WHAT IS NEEDED
Lines holding the word "btnC" are the ones to copy from the data below.

Data entries

■ ■ ■

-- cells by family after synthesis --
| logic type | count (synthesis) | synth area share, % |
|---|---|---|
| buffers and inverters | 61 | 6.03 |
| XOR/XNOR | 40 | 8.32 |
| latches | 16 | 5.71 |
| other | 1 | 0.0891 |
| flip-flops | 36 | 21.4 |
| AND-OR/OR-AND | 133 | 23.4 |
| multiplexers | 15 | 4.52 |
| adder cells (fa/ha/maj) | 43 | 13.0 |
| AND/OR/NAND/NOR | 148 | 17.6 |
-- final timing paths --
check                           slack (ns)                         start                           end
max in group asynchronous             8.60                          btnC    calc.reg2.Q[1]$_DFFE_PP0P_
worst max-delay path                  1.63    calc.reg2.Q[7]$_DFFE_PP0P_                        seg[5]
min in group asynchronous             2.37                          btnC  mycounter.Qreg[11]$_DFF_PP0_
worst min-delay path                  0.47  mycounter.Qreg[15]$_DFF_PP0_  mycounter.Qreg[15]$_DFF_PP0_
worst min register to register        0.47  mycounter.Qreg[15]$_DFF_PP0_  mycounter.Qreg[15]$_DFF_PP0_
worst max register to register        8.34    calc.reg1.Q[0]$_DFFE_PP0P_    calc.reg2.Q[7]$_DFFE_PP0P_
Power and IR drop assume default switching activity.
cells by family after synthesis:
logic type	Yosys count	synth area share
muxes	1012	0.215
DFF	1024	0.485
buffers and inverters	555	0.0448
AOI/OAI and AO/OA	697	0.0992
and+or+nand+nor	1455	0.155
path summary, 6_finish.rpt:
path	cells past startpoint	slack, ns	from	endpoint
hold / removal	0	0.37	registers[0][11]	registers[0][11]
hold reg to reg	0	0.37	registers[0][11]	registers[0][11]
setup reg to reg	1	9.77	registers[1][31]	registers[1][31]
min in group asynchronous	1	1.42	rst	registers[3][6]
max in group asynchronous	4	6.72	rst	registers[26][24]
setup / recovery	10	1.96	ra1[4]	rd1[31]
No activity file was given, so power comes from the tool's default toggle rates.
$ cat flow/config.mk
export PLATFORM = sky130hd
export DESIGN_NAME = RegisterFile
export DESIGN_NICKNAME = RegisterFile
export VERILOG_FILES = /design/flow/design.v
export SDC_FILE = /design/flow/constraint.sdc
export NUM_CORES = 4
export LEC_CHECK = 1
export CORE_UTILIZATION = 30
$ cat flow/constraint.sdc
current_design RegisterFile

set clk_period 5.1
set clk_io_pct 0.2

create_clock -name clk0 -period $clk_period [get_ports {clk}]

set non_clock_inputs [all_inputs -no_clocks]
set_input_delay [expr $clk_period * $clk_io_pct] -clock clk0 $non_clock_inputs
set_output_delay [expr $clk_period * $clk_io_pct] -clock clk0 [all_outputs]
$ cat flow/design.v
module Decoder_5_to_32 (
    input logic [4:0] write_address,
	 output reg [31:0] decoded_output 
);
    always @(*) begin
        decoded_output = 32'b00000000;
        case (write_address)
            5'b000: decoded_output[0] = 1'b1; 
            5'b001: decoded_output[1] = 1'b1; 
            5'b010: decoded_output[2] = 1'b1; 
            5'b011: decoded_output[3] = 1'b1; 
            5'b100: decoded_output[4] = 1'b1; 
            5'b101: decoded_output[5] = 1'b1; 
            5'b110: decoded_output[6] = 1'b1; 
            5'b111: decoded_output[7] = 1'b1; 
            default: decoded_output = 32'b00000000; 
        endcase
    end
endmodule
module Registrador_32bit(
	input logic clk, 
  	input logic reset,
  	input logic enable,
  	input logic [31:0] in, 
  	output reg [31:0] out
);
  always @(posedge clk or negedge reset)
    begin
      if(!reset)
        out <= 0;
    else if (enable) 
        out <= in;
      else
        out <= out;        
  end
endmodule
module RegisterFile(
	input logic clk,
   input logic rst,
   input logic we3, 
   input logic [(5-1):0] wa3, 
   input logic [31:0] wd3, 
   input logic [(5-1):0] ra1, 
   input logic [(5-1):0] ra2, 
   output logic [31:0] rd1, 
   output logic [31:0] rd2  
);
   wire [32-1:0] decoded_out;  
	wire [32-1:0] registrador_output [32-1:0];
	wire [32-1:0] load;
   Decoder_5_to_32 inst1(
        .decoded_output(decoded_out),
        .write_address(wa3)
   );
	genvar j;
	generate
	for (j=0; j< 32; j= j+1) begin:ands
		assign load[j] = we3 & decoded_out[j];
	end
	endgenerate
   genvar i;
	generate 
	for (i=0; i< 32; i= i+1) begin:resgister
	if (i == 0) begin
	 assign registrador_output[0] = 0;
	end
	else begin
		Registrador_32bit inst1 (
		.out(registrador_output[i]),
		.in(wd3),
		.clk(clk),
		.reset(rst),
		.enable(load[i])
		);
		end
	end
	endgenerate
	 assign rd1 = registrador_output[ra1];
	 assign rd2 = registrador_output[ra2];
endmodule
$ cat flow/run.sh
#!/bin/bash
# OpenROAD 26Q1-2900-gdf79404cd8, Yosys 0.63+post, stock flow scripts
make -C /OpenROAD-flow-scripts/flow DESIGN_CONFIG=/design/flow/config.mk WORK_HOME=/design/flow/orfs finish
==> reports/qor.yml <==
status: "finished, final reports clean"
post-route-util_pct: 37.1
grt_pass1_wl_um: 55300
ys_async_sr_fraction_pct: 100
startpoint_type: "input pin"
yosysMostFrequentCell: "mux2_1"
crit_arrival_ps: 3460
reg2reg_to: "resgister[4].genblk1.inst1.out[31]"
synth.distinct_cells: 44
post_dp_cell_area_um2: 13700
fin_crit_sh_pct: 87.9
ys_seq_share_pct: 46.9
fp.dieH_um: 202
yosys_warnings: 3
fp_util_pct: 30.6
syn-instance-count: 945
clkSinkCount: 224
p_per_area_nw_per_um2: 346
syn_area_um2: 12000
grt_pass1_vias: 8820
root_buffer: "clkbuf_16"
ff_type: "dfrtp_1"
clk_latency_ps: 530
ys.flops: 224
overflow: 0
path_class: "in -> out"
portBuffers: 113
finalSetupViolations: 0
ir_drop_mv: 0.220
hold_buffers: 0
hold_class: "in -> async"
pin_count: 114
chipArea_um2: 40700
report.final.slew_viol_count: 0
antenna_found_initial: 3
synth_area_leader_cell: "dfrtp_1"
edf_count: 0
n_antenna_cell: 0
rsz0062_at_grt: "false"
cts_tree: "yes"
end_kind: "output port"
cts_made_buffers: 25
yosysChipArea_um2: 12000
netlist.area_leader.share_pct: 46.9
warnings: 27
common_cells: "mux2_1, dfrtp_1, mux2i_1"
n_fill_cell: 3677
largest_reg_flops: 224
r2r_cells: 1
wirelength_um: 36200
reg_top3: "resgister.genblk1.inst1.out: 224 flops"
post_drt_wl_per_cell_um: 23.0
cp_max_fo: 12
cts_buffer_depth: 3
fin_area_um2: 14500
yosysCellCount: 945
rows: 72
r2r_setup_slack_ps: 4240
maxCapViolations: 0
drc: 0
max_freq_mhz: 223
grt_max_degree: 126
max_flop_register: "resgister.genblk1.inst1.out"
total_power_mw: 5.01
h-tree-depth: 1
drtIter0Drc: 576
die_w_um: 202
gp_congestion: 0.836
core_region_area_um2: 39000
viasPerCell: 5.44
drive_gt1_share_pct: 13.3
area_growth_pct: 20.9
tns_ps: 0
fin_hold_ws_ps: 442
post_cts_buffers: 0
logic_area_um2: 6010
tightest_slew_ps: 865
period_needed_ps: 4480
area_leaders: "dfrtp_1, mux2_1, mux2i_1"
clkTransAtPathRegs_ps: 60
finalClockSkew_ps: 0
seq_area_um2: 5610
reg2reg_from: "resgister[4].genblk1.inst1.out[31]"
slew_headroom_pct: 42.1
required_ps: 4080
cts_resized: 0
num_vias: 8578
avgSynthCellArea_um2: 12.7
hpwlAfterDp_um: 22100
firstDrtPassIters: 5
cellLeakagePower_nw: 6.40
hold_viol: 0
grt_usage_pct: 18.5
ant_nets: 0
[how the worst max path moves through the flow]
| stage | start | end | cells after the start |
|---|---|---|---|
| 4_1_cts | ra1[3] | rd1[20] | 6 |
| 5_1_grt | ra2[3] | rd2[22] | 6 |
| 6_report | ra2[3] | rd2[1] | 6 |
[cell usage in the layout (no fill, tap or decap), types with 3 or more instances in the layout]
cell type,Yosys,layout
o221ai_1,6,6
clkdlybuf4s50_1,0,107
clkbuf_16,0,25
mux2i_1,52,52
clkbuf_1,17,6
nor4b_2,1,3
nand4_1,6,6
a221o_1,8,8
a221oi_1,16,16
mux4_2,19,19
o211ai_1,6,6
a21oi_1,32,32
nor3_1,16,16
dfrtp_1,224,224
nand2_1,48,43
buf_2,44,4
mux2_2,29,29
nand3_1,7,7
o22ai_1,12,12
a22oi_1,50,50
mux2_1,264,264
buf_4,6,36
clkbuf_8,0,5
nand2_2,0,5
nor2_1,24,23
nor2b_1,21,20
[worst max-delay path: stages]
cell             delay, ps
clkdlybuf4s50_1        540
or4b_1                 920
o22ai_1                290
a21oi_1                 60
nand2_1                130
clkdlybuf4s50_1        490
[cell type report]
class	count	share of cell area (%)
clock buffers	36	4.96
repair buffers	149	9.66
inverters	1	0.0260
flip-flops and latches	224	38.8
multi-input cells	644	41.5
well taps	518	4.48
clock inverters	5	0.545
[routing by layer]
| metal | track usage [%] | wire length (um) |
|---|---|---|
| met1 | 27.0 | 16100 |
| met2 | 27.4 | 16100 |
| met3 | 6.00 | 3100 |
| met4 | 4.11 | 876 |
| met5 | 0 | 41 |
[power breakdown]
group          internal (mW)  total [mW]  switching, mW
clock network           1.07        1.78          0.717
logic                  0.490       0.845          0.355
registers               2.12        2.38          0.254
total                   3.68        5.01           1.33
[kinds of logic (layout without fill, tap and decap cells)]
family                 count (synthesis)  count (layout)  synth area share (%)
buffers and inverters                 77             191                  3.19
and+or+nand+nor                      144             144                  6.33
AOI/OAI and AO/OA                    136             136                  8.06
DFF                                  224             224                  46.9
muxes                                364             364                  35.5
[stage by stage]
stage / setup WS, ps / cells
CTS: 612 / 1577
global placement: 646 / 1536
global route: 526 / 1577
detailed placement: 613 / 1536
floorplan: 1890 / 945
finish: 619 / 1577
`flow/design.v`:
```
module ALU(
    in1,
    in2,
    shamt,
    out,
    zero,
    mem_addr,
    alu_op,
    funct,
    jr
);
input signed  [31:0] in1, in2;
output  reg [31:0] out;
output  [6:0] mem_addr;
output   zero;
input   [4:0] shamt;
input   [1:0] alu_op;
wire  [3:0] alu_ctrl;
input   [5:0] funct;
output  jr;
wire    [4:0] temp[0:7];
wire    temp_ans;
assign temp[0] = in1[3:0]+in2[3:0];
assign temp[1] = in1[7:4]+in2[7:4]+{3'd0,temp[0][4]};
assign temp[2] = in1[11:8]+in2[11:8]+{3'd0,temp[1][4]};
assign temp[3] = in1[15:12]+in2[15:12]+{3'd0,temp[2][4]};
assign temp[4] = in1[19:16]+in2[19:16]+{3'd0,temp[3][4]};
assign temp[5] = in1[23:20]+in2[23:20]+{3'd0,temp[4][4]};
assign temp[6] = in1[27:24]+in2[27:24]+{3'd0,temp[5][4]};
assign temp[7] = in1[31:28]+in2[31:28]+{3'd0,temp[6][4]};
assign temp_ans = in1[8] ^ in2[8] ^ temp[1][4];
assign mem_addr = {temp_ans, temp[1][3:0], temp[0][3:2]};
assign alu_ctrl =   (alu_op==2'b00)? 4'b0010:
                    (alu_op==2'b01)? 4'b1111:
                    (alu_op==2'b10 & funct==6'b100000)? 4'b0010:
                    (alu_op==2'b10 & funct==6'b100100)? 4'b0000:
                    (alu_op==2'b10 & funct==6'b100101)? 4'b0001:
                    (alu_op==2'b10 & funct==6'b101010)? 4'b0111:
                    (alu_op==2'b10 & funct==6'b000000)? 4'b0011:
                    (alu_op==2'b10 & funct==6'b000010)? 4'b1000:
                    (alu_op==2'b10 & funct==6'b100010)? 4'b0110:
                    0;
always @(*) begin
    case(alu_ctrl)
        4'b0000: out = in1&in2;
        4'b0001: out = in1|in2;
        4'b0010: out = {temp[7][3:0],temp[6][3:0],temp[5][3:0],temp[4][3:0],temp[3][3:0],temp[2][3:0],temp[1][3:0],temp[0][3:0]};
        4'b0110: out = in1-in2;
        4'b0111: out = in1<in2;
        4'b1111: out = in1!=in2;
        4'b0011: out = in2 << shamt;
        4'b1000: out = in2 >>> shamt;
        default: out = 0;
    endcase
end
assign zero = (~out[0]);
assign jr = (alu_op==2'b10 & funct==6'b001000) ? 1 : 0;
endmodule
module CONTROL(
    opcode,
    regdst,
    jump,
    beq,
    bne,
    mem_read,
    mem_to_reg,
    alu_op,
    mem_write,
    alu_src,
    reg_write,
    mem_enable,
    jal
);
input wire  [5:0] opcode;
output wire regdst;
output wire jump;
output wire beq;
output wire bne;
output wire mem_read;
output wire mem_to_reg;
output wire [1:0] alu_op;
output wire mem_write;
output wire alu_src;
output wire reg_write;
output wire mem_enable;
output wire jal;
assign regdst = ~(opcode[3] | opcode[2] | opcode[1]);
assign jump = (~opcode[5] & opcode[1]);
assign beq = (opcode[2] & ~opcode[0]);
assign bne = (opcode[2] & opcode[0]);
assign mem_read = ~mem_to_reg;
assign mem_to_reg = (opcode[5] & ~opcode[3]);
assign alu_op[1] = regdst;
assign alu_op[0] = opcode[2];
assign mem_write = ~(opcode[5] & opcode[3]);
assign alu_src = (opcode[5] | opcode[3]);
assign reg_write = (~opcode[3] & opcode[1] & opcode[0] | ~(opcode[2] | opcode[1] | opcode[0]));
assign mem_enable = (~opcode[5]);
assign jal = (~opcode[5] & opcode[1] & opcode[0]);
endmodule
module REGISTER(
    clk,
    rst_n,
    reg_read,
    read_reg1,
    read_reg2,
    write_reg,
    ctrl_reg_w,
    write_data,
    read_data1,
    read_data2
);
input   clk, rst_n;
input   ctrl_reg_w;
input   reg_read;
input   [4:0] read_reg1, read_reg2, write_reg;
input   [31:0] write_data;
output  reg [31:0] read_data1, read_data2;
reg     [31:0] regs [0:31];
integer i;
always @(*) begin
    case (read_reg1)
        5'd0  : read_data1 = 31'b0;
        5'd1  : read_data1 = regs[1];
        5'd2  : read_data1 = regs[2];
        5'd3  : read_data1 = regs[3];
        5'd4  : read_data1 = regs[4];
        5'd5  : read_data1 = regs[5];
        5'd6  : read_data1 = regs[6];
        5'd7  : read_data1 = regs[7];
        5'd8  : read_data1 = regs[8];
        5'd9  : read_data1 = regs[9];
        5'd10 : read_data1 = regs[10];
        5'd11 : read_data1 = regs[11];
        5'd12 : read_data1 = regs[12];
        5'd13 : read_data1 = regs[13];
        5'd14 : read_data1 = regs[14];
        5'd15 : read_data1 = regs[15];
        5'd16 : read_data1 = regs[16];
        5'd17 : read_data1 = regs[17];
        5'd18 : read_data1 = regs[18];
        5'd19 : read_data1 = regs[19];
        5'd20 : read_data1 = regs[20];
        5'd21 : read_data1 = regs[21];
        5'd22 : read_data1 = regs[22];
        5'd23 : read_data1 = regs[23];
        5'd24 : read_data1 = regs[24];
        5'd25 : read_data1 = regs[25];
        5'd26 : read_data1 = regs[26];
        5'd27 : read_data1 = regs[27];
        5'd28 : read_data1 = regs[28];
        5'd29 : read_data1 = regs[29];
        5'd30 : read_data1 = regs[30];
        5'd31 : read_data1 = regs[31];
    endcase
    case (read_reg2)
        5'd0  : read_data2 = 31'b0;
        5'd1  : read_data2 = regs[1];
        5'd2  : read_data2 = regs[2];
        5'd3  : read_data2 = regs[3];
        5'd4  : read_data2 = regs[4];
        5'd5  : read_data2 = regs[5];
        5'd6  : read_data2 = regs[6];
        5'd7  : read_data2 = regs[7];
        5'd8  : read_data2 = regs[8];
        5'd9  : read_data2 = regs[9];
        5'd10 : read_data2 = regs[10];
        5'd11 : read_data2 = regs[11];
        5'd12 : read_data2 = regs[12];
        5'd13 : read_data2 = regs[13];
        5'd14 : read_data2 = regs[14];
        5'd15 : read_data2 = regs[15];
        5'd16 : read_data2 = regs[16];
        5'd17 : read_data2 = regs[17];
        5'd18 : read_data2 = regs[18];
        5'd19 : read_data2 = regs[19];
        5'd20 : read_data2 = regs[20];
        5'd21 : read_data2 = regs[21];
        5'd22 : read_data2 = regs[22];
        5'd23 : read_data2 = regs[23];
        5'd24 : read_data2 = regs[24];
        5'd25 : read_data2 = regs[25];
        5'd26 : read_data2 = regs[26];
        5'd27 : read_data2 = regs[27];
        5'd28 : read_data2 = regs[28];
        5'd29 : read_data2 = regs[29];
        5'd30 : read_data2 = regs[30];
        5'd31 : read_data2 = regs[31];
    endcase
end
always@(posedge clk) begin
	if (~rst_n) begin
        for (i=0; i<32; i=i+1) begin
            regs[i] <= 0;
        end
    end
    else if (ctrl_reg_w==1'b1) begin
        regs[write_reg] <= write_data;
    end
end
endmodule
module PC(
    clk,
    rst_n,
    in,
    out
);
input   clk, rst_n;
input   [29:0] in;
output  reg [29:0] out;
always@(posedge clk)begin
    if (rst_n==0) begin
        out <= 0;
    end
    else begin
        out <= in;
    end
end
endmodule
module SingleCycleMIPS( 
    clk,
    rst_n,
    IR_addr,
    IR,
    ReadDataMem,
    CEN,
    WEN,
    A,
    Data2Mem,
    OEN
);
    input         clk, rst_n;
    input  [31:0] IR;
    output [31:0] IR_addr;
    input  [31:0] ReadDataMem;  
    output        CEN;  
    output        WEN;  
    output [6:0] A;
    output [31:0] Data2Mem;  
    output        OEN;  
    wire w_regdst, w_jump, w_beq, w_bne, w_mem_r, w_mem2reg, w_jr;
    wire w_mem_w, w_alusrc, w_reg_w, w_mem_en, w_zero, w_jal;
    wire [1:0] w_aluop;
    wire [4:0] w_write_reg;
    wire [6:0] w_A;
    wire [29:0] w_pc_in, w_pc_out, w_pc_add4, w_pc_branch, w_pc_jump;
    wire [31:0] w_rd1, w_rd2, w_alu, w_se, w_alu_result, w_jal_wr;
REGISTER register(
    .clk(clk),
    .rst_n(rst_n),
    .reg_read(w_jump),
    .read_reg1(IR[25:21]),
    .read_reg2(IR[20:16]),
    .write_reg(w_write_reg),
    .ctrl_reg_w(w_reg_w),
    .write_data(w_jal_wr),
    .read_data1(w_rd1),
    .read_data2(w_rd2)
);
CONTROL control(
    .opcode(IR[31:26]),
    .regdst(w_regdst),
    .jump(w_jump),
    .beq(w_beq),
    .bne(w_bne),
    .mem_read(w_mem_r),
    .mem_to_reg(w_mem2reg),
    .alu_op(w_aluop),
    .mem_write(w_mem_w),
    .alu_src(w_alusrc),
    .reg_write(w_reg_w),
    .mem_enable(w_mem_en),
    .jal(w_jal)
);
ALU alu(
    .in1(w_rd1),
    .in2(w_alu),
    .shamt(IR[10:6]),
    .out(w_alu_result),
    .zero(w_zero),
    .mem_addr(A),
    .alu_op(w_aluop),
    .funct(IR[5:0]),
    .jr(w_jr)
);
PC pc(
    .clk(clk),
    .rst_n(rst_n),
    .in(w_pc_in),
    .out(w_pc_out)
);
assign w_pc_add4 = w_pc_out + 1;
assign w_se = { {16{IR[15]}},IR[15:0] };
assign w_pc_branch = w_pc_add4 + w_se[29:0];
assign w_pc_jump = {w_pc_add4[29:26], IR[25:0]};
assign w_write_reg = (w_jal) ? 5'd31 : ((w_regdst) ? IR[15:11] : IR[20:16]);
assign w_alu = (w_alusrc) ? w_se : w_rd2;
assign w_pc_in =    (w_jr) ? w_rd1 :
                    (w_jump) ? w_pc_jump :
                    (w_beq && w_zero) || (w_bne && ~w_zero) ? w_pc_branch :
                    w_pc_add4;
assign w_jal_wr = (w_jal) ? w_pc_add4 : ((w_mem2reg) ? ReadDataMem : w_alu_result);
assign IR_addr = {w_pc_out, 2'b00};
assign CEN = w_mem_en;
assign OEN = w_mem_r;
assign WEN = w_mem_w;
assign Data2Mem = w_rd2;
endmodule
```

■ ■ ■

WRITTEN SOLUTION
max in group asynchronous             8.60                          btnC    calc.reg2.Q[1]$_DFFE_PP0P_
min in group asynchronous             2.37                          btnC  mycounter.Qreg[11]$_DFF_PP0_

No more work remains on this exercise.